また、リアには新たにマルチリンク式サスペンションを採用したため、リアフェンダーはよりワイドな造形となっているのも特徴だ。リフトオフオーバーステアがほとんど表れなくなった993型911のエンジンは前記のとおり空冷式のままであった。エンジニアたちはその寿命がすでに尽きる直前にあることを知ってか、あらゆる手を尽くし、自然吸気でもターボでも、史上最高の空冷式エンジンを作り上げたのだった。
993型911は、もっともスタンダードなカレラやカブリオレ(いずれにもRWDと4WDの両バージョンが用意された)からセールスを開始。その後ラインナップの頂点を性能面で極めたのが、ここで紹介するGT2Rだ。
レース参戦のために開発された「911ターボ GT2R」
1990年代になると、国際的なBPR耐久シリーズを皮切りに、FIA GT1、FIA GT2にチャンピオンシップは引き継がれた。多くのプライベーターやファクトリーチームが参戦するようになった。ポルシェは最初のシーズンから参戦し、993ターボをベースに軽量化とエンジンの強化を進め、ホモロゲーションモデルの「GT2R」を作り上げたのだ。
リベットでボディに接合されたオーバーフェンダーやダイナミックな造形のリアウング、大型のチンスポイラーなどが特徴的なそのボディは、エアロダイナミクスがさらに良化されたもの。リアに搭載されるエンジンは、自然吸気のカレラRSやカレラRSRからの技術を積極的に採り入れた。さらにターボを組み合わせることで430psの最高出力を得た(1998年にそれは450psに強化される)。さらに衝撃的だったのは、そのパワーが後輪のみで路面に伝達するRWDの駆動方式を採用していたということだった。
ファーストオーナーは名古屋に住む日本人だった
GT2クラスのホモロゲーションとレギュレーションを満たすようにポルシェのレーシング部門で製作されたGT2Rには、フルロールケージや強化型のブレーキ、アジャスタブル・サスペンション、センターロック式のBBS製ホイール、レーシング燃料タンクなどが特別に装備された。

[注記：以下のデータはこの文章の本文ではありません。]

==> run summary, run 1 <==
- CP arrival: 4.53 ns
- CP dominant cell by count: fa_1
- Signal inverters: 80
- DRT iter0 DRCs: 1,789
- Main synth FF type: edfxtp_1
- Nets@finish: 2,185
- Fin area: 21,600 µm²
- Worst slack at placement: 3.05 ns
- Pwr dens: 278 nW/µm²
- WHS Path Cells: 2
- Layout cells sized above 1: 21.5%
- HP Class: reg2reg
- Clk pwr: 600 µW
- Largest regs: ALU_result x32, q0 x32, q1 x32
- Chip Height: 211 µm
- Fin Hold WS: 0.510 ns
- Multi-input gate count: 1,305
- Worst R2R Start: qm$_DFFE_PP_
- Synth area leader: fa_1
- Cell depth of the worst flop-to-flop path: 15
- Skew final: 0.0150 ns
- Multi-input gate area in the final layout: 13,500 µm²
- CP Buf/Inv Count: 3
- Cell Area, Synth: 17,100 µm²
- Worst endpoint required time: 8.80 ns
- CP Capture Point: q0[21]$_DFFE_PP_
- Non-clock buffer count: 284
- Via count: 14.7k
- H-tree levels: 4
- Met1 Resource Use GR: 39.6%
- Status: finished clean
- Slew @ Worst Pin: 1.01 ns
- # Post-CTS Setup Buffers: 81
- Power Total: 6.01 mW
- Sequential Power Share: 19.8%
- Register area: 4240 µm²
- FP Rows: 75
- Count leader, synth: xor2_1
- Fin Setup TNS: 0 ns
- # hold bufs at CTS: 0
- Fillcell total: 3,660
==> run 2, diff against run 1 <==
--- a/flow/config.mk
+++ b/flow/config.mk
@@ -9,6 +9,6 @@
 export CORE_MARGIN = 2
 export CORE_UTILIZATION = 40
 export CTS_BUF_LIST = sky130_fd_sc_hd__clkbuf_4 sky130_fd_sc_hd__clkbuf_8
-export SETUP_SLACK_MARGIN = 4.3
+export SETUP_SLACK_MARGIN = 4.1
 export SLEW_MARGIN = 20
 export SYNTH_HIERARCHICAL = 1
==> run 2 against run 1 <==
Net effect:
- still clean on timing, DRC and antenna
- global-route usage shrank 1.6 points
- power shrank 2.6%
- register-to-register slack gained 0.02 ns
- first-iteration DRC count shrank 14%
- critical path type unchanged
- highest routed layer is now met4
This is an optimization exercise on Yosys and OpenROAD, whose aim is small area, a short achievable clock period and few clock cycles per item, not a production implementation. Only simulation tests tie the RTL to the original design; equivalence was not proved. Power is estimated from default activity; no workload was simulated.

[flow/design.v]
module div_pipe_u #(
  parameter WIDTH = 32
)(
  input  logic             clk,
  input  logic             en,
  input  logic [WIDTH-1:0] a,
  input  logic [WIDTH-1:0] b,
  output logic [WIDTH-1:0] quotient,
  output logic [WIDTH-1:0] remainder,
  output logic             divide_by_0
);
  logic [WIDTH-1:0] q_c, r_c;
  logic [WIDTH:0]   rem;
  logic [WIDTH:0]   diff;
  always_comb begin
    rem = '0;
    q_c = '0;
    for (integer i = WIDTH-1; i >= 0; i--) begin
      rem  = {rem[WIDTH-1:0], a[i]};
      diff = rem - {1'b0, b};
      if (!diff[WIDTH]) begin
        rem    = diff;
        q_c[i] = 1'b1;
      end
    end
    r_c = rem[WIDTH-1:0];
  end
  always_ff @(posedge clk) begin
    if (en) begin
      quotient    <= q_c;
      remainder   <= r_c;
      divide_by_0 <= (b == '0);
    end
  end
endmodule
module div
#(
  parameter XLEN = 32,
  localparam integer NUM_ROB_ENTRIES = 32,
  localparam integer ARCH_REG_IDX    = 4,
  localparam integer PHYS_REG_IDX    = 5
)(
  input  logic clk,
  input  logic rst,
  input  logic        req_valid,
  output logic        req_ready,
  input  logic [XLEN-1:0] op_a,
  input  logic [XLEN-1:0] op_b,
  input  logic [ARCH_REG_IDX:0] rd_arch,
  input  logic [PHYS_REG_IDX:0] pd_phys,
  input  logic [$clog2(NUM_ROB_ENTRIES)-1:0] rob_idx,
  input  logic        dest_we,
  input  logic [2:0]    sub_op,
  output logic        resp_valid,
  input  logic        resp_ready,
  output logic [XLEN-1:0] resp_value,
  output logic [ARCH_REG_IDX:0] resp_rd,
  output logic [PHYS_REG_IDX:0] resp_pd,
  output logic [$clog2(NUM_ROB_ENTRIES)-1:0] resp_rob_idx,
  output logic        resp_dest_we
);
  localparam integer STAGES = 2;
  logic [XLEN-1:0] q_s, r_s;  logic div0_s;
  logic [XLEN-1:0] q_u, r_u;  logic div0_u;
  logic [2:0]       subop_pipe_q[STAGES], subop_pipe_d[STAGES];
  logic [XLEN-1:0]  a_pipe_q   [STAGES], a_pipe_d   [STAGES];
  logic             a_intmin_q [STAGES], a_intmin_d [STAGES];
  logic             b_neg1_q   [STAGES], b_neg1_d   [STAGES];
  logic             sign_a_pipe_q[STAGES], sign_a_pipe_d[STAGES];
  logic             sign_b_pipe_q[STAGES], sign_b_pipe_d[STAGES];
  logic [STAGES-1:0] valid_pipe_q, valid_pipe_d;
  logic [ARCH_REG_IDX:0] rd_pipe_q[STAGES], rd_pipe_d[STAGES];
  logic [PHYS_REG_IDX:0] pd_pipe_q[STAGES], pd_pipe_d[STAGES];
  logic [$clog2(NUM_ROB_ENTRIES)-1:0] rob_pipe_q[STAGES], rob_pipe_d[STAGES];
  logic we_pipe_q[STAGES], we_pipe_d[STAGES];
  logic buf_value_q, buf_value_d;
  logic [XLEN-1:0] buf_val_q, buf_val_d;
  logic [ARCH_REG_IDX:0] buf_rd_q, buf_rd_d;
  logic [PHYS_REG_IDX:0] buf_pd_q, buf_pd_d;
  logic [$clog2(NUM_ROB_ENTRIES)-1:0] buf_rob_q, buf_rob_d;
  logic buf_we_q, buf_we_d;
  logic [XLEN-1:0] a_q, a_d;
  logic [XLEN-1:0] b_q, b_d;
  wire pipe_out_v = valid_pipe_q[STAGES-1];
  wire stall_out = pipe_out_v && buf_value_q && !resp_ready;
  wire adv_pipe = (|valid_pipe_q || (req_valid && !stall_out)) && !stall_out;
  wire req_fire = req_valid && !stall_out;
  wire signed_op = (sub_op == 3'b100) || (sub_op == 3'b110);
  always_comb begin
    a_d = a_q;
    b_d = b_q;
    if (req_fire) begin
      if (signed_op) begin
        a_d = op_a[XLEN-1] ? -op_a : op_a;
        b_d = op_b[XLEN-1] ? -op_b : op_b;
      end else begin
        a_d = op_a;
        b_d = op_b;
      end
    end
  end
  div_pipe_u #(
    .WIDTH      (XLEN)
  ) U_div (
    .clk        (clk),
    .en         (adv_pipe),
    .a          (a_q),
    .b          (b_q),
    .quotient   (q_u),
    .remainder  (r_u),
    .divide_by_0(div0_u)
  );
  always_comb begin
    valid_pipe_d = valid_pipe_q;
    for (integer i = 0; i < STAGES; i++) begin
      rd_pipe_d[i] = rd_pipe_q[i];
      pd_pipe_d[i] = pd_pipe_q[i];
      rob_pipe_d[i] = rob_pipe_q[i];
      we_pipe_d[i] = we_pipe_q[i];
      subop_pipe_d[i] = subop_pipe_q[i];
      a_pipe_d[i] = a_pipe_q[i];
      a_intmin_d[i] = a_intmin_q[i];
      b_neg1_d[i] = b_neg1_q[i];
      sign_a_pipe_d[i] = sign_a_pipe_q[i];
      sign_b_pipe_d[i] = sign_b_pipe_q[i];
    end
    if (adv_pipe) begin
      for (integer i = STAGES-1; i > 0; i--) begin
        rd_pipe_d[i] = rd_pipe_q[i-1];
        pd_pipe_d[i] = pd_pipe_q[i-1];
        rob_pipe_d[i] = rob_pipe_q[i-1];
        we_pipe_d[i] = we_pipe_q[i-1];
        subop_pipe_d[i] = subop_pipe_q[i-1];
        a_pipe_d[i] = a_pipe_q[i-1];
        a_intmin_d[i] = a_intmin_q[i-1];
        b_neg1_d[i] = b_neg1_q[i-1];
        sign_a_pipe_d[i] = sign_a_pipe_q[i-1];
        sign_b_pipe_d[i] = sign_b_pipe_q[i-1];
      end
      if (req_fire) begin
        rd_pipe_d[0] = rd_arch;
        pd_pipe_d[0] = pd_phys;
        rob_pipe_d[0] = rob_idx;
        we_pipe_d[0] = dest_we;
        subop_pipe_d[0] = sub_op;
        a_pipe_d[0] = op_a;
        a_intmin_d[0] = (op_a == 32'h80000000);
        b_neg1_d[0] = (op_b == 32'hFFFFFFFF);
        sign_a_pipe_d[0] = op_a[XLEN-1];
        sign_b_pipe_d[0] = op_b[XLEN-1];
      end
      valid_pipe_d = {valid_pipe_q[STAGES-2:0], req_fire};
    end
  end
  wire pop = buf_value_q && resp_ready;
  wire push = pipe_out_v && (!buf_value_q || resp_ready);
  logic            is_div0_s, is_div0_u, ovf_s;
  assign is_div0_s = div0_s;
  assign is_div0_u = div0_u;
  assign ovf_s     = a_intmin_q[STAGES-1] & b_neg1_q[STAGES-1]; 
  always_comb begin
    div0_s = div0_u;
    q_s = q_u;
    r_s = r_u;
    if (!div0_u && !ovf_s) begin
      if (sign_a_pipe_q[STAGES-1] ^ sign_b_pipe_q[STAGES-1]) begin
        q_s = -q_u;
      end
      if (sign_a_pipe_q[STAGES-1]) begin
        r_s = -r_u;
      end
    end
  end
  always_comb begin
    buf_value_d = (buf_value_q & ~pop) | push;
    buf_val_d = buf_val_q;
    buf_rd_d = buf_rd_q;
    buf_pd_d = buf_pd_q;
    buf_rob_d = buf_rob_q;
    buf_we_d = buf_we_q;
    if (push) begin
      unique case(subop_pipe_q[STAGES-1])
      3'b100: begin  
        buf_val_d = is_div0_s ? 32'hFFFF_FFFF : (ovf_s ? 32'h8000_0000 : q_s);
      end
      3'b101: begin  
        buf_val_d = is_div0_u ? {XLEN{1'b1}} : q_u;
      end
      3'b110: begin  
        buf_val_d = is_div0_s ? a_pipe_q[STAGES-1] : (ovf_s ? '0 : r_s);
      end
      3'b111: begin  
        buf_val_d = is_div0_u ? a_pipe_q[STAGES-1] : r_u;
      end 
      default: ;  
      endcase
      buf_rd_d = rd_pipe_q[STAGES-1];
      buf_pd_d = pd_pipe_q[STAGES-1];
      buf_rob_d = rob_pipe_q[STAGES-1];
      buf_we_d = we_pipe_q[STAGES-1];
    end
  end
  always_ff @(posedge clk) begin
    if (rst) begin
      valid_pipe_q <= '0;
      for (integer i = 0; i < STAGES; i++) begin
        rd_pipe_q[i] <= '0;
        pd_pipe_q[i] <= '0;
        rob_pipe_q[i] <= '0;
        we_pipe_q[i] <= 1'b0;
        subop_pipe_q[i] <= '0;
        a_pipe_q[i] <= '0;
        a_intmin_q[i] <= 1'b0;
        b_neg1_q[i] <= 1'b0;
        sign_a_pipe_q[i] <= 1'b0;
        sign_b_pipe_q[i] <= 1'b0;
      end
      buf_value_q <= 1'b0;
      buf_val_q <= '0;
      buf_rd_q <= '0;
      buf_pd_q <= '0;
      buf_rob_q <= '0;
      buf_we_q <= 1'b0;
      a_q <= '0;
      b_q <= '0;
    end else begin
      valid_pipe_q <= valid_pipe_d;
      for (integer i = 0; i < STAGES; i++) begin
        rd_pipe_q[i] <= rd_pipe_d[i];
        pd_pipe_q[i] <= pd_pipe_d[i];
        rob_pipe_q[i] <= rob_pipe_d[i];
        we_pipe_q[i] <= we_pipe_d[i];
        subop_pipe_q[i] <= subop_pipe_d[i];
        a_pipe_q[i] <= a_pipe_d[i];
        a_intmin_q[i] <= a_intmin_d[i];
        b_neg1_q[i] <= b_neg1_d[i];
        sign_a_pipe_q[i] <= sign_a_pipe_d[i];
        sign_b_pipe_q[i] <= sign_b_pipe_d[i];
      end
      buf_value_q <= buf_value_d;
      buf_val_q <= buf_val_d;
      buf_rd_q <= buf_rd_d;
      buf_pd_q <= buf_pd_d;
      buf_rob_q <= buf_rob_d;
      buf_we_q <= buf_we_d;
      a_q <= a_d;
      b_q <= b_d;
    end
  end
  assign resp_valid   = buf_value_q;
  assign req_ready    = !stall_out;
  assign resp_value   = buf_val_q;
  assign resp_rd      = buf_rd_q;
  assign resp_pd      = buf_pd_q;
  assign resp_rob_idx = buf_rob_q;
  assign resp_dest_we = buf_we_q;
endmodule
From an optimization exercise on the open Yosys and OpenROAD flow, aimed at small area, a short achievable clock period and few clock cycles per item; shortcuts taken in it are not production practice. The RTL was checked by simulation tests, not by an equivalence proof against the original design. Power figures rest on the tool's default switching activity, not on a simulated workload.

==> inputs of run a <==
==> flow/design.v <==
module gcd_main(
	input CLK,
	input go_i,
	input reset,
	input [31:0] xi,
	input [31:0] yi,
	output [31:0] obebo,
	output ready
);
reg [31:0] a;
reg [31:0] b;
reg [4:0]  k;
reg        rdy;
reg        fin;
wire [30:0] ua = a[31:1];
wire [30:0] nb = ~b[31:1];
wire [30:0] hg = ua ^ nb;
wire [30:0] gg = ua & nb;
reg [30:0] gp;
reg [30:0] pp;
integer l, i, j;
always @(*) begin
	gp = gg;
	pp = hg;
	for (l = 0; l < 5; l = l + 1)
		for (i = 30; i >= 0; i = i - 1)
			if (((i >> l) & 1) == 1) begin
				j = ((i >> l) << l) - 1;
				gp[i] = gp[i] | (pp[i] & gp[j]);
				pp[i] = pp[i] & pp[j];
			end
end
wire [30:0] c0 = {gp[29:0], 1'b0};
wire [30:0] c1 = {gp[29:0] | pp[29:0], 1'b1};
wire [30:0] s1 = hg ^ c1;
wire [30:0] s0 = hg ^ c0;
wire        ge = gp[30] | pp[30];           
wire        eq = pp[30] & (a[0] == b[0]);   
wire a_ev = ~a[0];
wire b_ev = ~b[0];
wire dsh2 = (a[1] == b[1]);                 
assign ready = rdy;
assign obebo = a;
always @(posedge CLK) begin
	if (reset) begin
		a   <= 32'd0;
		rdy <= 1'b1;
		fin <= 1'b0;
	end else if (rdy) begin
		if (go_i) begin
			a   <= xi;
			b   <= yi;
			k   <= 5'd0;
			rdy <= 1'b0;
		end
	end else if (fin) begin
		a <= {a[30:0], 1'b0};
		k <= k - 5'd1;
		if (k == 5'd1) begin
			rdy <= 1'b1;
			fin <= 1'b0;
		end
	end else begin
		if (eq) begin
			if (k == 5'd0)
				rdy <= 1'b1;
			else
				fin <= 1'b1;
		end
		if (a_ev & b_ev) begin
			if (!eq) begin
				a <= {1'b0, a[31:1]};
				b <= {1'b0, b[31:1]};
				k <= k + 5'd1;
			end
		end else if (b_ev) begin
			if (b[1])
				b <= {1'b0, b[31:1]};
			else
				b <= {2'b0, b[31:2]};
		end else if (a_ev) begin
			if (a[1])
				a <= {1'b0, a[31:1]};
			else
				a <= {2'b0, a[31:2]};
		end else if (ge) begin
			if (!eq) begin
				if (dsh2)
					a <= {2'b0, s1[30:1]};
				else
					a <= {1'b0, s1};
			end
		end else begin
			if (dsh2)
				b <= {2'b0, ~s0[30:1]};
			else
				b <= {1'b0, ~s0};
		end
	end
end
endmodule
What follows belongs to an exercise in optimizing a design on an open flow for small area; a production flow would make more cautious choices.
No functional check of the RTL was part of this run.
Power figures rest on the tool's default switching activity, not on a simulated workload.

<file path="design.v">
`timescale 1ns / 1ps
 `timescale 1ns / 1ps
module request_update (
	input	[31:0] di,
	input	re,	
	input	we,
	input	clk,
	input   rst,
	output	we_n,
	output	re_n,
	output	[8'd3-1:0]	r_adr,
	output	[8'd3-1:0]	w_adr,
	output  r_err,
	output  w_err,
	output  [31:0] data_out
);  
	wire full,empty;
	assign  we_n  = (we & (~full) & (~rst)) | (we & re & full);
	assign  re_n  = re & (~empty)& (~rst);
	assign  w_err  = we & (full);
	assign  r_err  = re & (empty);
	address_update  lut1(
	.clk	(clk),
	.rst	(rst),
	.re		(re),	
	.we		(we),
	.empty	(empty),
	.full	(full),
	.r_adr	(r_adr),
	.w_adr	(w_adr)
	);
	assign data_out  = di;
endmodule
module address_update (
	input   clk,
	input   rst,
	input	re,	
	input	we,
	output  empty,
	output	full,
	output	[8'd3-1:0] r_adr,
	output	[8'd3-1:0] w_adr
);
	reg  [8'd3:0] rd_addr;
	reg  [8'd3:0] wr_addr;
	reg  [3:0] count;
	assign  full  = (rd_addr[8'd3] ^ wr_addr[8'd3]) & (rd_addr[8'd3-1:0]==wr_addr[8'd3-1:0]);
	assign	empty = (rd_addr == wr_addr);
	always @(posedge clk ) begin
		if(rst) begin
			rd_addr <= 4'b0;
		end
		else if(re & ~empty ) begin
			rd_addr <= rd_addr +1'b1;
		end
	end
	always @(posedge clk ) begin
		if(rst) begin
			wr_addr <= 4'b0;
		end
		else if((we & ~full)|(we & re & full)) begin
			wr_addr <= wr_addr +1'b1;
		end
	end
	assign r_adr = rd_addr[8'd3-1:0];
	assign w_adr = wr_addr[8'd3-1:0];
endmodule
 `timescale 1ns / 1ps
module mem_ctr    (
	input	clk,
	input	rst,
	input	WE_N,
	input	RE_N,
	input	[8'd3-1:0] R_ADR,
	input	[8'd3-1:0] W_ADR,
	input	[31:0] DI,
 	output 	ENABLE_0,
	output	WE_0,
	output	[8'd3-2:0] A_0,
	output	[31:0] DI_0,
 	output 	ENABLE_1,
	output	WE_1,
	output	[8'd3-2:0] A_1,
	output	[31:0] DI_1
);
	wire	R_bit, W_bit;
	wire	[8'd3-2:0] R_A;
	wire	[8'd3-2:0] W_A;
	wire	CONFLICT;
	reg		W_bit_D;
	reg		[8'd3-2:0] W_A_D;
	reg		[31:0] DI_D; 	
	reg		flag;
	assign  {R_A,R_bit} = R_ADR;
	assign  {W_A,W_bit} = W_ADR;
	assign	CONFLICT = (RE_N & WE_N )&&(R_bit ^~ W_bit ) ? 1'b1 : 1'b0;
	always @(posedge clk ) begin
		if(rst) begin
			W_bit_D <= 1'b0 ;
			W_A_D	<= 31'b0 ;
			DI_D	<= 31'b0	;
			flag	<= 1'b0 ;
		end
		else if (CONFLICT) begin
			W_bit_D <= W_bit ;
			W_A_D	<= W_A   ;
			DI_D	<= DI	 ;
			flag	<= 1'b1 ;
		end
		else begin
			flag <= 1'b0;
		end
	end
	assign  ENABLE_0 = (RE_N & ~R_bit) | (WE_N & ~W_bit) | (flag & ~W_bit_D) ;
	assign  ENABLE_1 = (RE_N &  R_bit) | (WE_N &  W_bit) | (flag &  W_bit_D) ;
	assign	WE_0 = (~ (RE_N & ~R_bit) ) & ( WE_N & ~W_bit) | (flag & ~W_bit_D) ;
	assign	WE_1 = (~ (RE_N &  R_bit) ) & ( WE_N &  W_bit) | (flag &  W_bit_D) ;
	assign	A_0  = (RE_N & ~R_bit)   ? R_A   :
				   (flag & ~W_bit_D) ? W_A_D :
				   (WE_N & ~W_bit) 	 ? W_A   :
				   					   R_A   ;
	assign	A_1  = (RE_N & R_bit)   ? R_A   :
				   (flag & W_bit_D) ? W_A_D :
				   (WE_N & W_bit)   ? W_A   :
				   					  R_A   ;
	assign  DI_0 = (flag & ~W_bit_D ) ? DI_D:
				   (WE_N & ~W_bit)    ? DI  : 
									    DI_D;
	assign  DI_1 = (flag & W_bit_D )  ? DI_D:
				   (WE_N & W_bit)     ? DI  :
									    DI_D;
endmodule
 `timescale 1ns / 1ps
module single_port_ram (
	input clk,
	input rst,
	input ena,
	input wea,
	input	[31:0]	din,
	input	[8'd3-2:0] addr,
	output reg [31:0]	dout,
	output reg read_valid
);
	parameter  num = 32'b1<<8'd3;
	reg [31:0] ram[num-1:0];
	integer i;
	always @(posedge clk ) begin
		if(rst) begin
			for (i = 0;i<num ;i=i+1 ) begin
				ram[i] <= 32'b0;
			end
			dout <= 32'b0;			
			read_valid <=1'b0;
		end
		else if (ena && wea) begin
			ram[addr] <= din;
			read_valid <= 1'b0;
		end 
		else if (ena && ~wea) begin
			dout <= ram[addr];
			read_valid <=1'b1;
		end
		else
			read_valid <=1'b0;
	end
endmodule
 `timescale 1ns / 1ps
module fifo (
	input [31:0] DI,
	input	RE,
	input	WE,
	input   clk,
	input	rst,
	output	[31:0] res,
	output	read_valid,
	output	r_err,
	output	w_err
);
	wire	we_n;
	wire	re_n;
	wire	[8'd3-1:0]  r_adr;
	wire	[8'd3-1:0]  w_adr;	
	wire	[31:0] d_out;
	wire	read_valid_0,read_valid_1;
	request_update update_addr (
		.di		(DI),
		.re		(RE),	
		.we		(WE),
		.clk	(clk),
		.rst	(rst),
		.we_n	(we_n),
		.re_n	(re_n),
		.r_adr	(r_adr),
		.w_adr	(w_adr),
		.r_err	(r_err),
		.w_err	(w_err),
		.data_out (d_out)
	);
	wire	ENABLE_0,ENABLE_1;
	wire	WE_0,WE_1;
	wire	[8'd3-2:0] A_0;
	wire    [31:0] DI_0;
	wire	[8'd3-2:0] A_1;
	wire    [31:0] DI_1;
	wire    [31:0] RAM_0_out,RAM_1_out;
	mem_ctr mem_ctr_1(
		.clk	(clk),
		.rst	(rst),
		.WE_N	(we_n),
		.RE_N	(re_n),
		.R_ADR	(r_adr),
		.W_ADR	(w_adr),
		.DI		(d_out),
 		.ENABLE_0 (ENABLE_0),
		.WE_0	  (WE_0),
		.A_0	  (A_0)	,
		.DI_0	  (DI_0),
 		.ENABLE_1 (ENABLE_1),
		.WE_1	  (WE_1),
		.A_1	  (A_1),
		.DI_1	  (DI_1)
	);
	single_port_ram RAM_0(
		.clk	(clk),
		.rst	(rst),
		.ena	(ENABLE_0),
		.wea	(WE_0),
		.din	(DI_0),
		.addr	(A_0),
		.dout	(RAM_0_out),
		.read_valid (read_valid_0)
	);
	single_port_ram RAM_1(
		.clk	(clk),
		.rst	(rst),
		.ena	(ENABLE_1),
		.wea	(WE_1),
		.din	(DI_1),
		.addr	(A_1),
		.dout	(RAM_1_out),
		.read_valid (read_valid_1)
	);
	res_mux r(
		.clk	(clk),
		.rd_en	(RE),
		.en0	(read_valid_0),
		.en1	(read_valid_1),
		.data0	(RAM_0_out),
		.data1	(RAM_1_out),
		.out	(res),
		.read_valid (read_valid)
	);
endmodule
module res_mux (
	input	clk,
	input	rd_en,
	input 	en0,
	input 	en1,
	input [31:0] data0,
	input [31:0] data1,
	output [31:0] out,
	output read_valid
);
	reg en0_r;
	reg en1_r;
	assign out = (en0 ) ? data0 :
				 (en1 ) ? data1 :
				 	      32'hffffffff;
	assign read_valid = (en0 | en1);
endmodule
</file>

逆に遮音材や防錆材のような不要な処理は一切施されていない。ヴァイザッハにあるレーシング部門では1994年から1995年にかけて43台のGT2Rが生産されたと記録されている。出品車は、シャシーナンバー、エンジンナンバーなどのマッチングが確認されている。ちなみに生産日は1995年7月。ファーストオーナーは名古屋に在住する日本人、後に東京に移転。2017年にはイギリスへ輸出されたことが確認されている。
マイアミでオークションを開催したボナムズは、走行距離が7850km。日本とイギリスで細かな部分に至るまでの完全整備を受けてきた出品車に、80万ドル~100万ドル(邦貨換算約1億1445万円~1億4305万円)のエスティメート(落札予想価格)を提示。
ちなみに同社は、2024年のグッドウッド・フェスティバル・オブ・スピード・オークションで、オンロード仕様のGT2に2億1678万円~2億9561万円のエスティメートを掲げた。結局それには落札者が現れることなく流札に終わっている。
今回のGT2Rもまたそれより1億円以上低い予想落札価格であったにもかかわらず、流札という結果に終わった。やはりこのタイプのモデルはオークションでの売買は難しいのだろうか。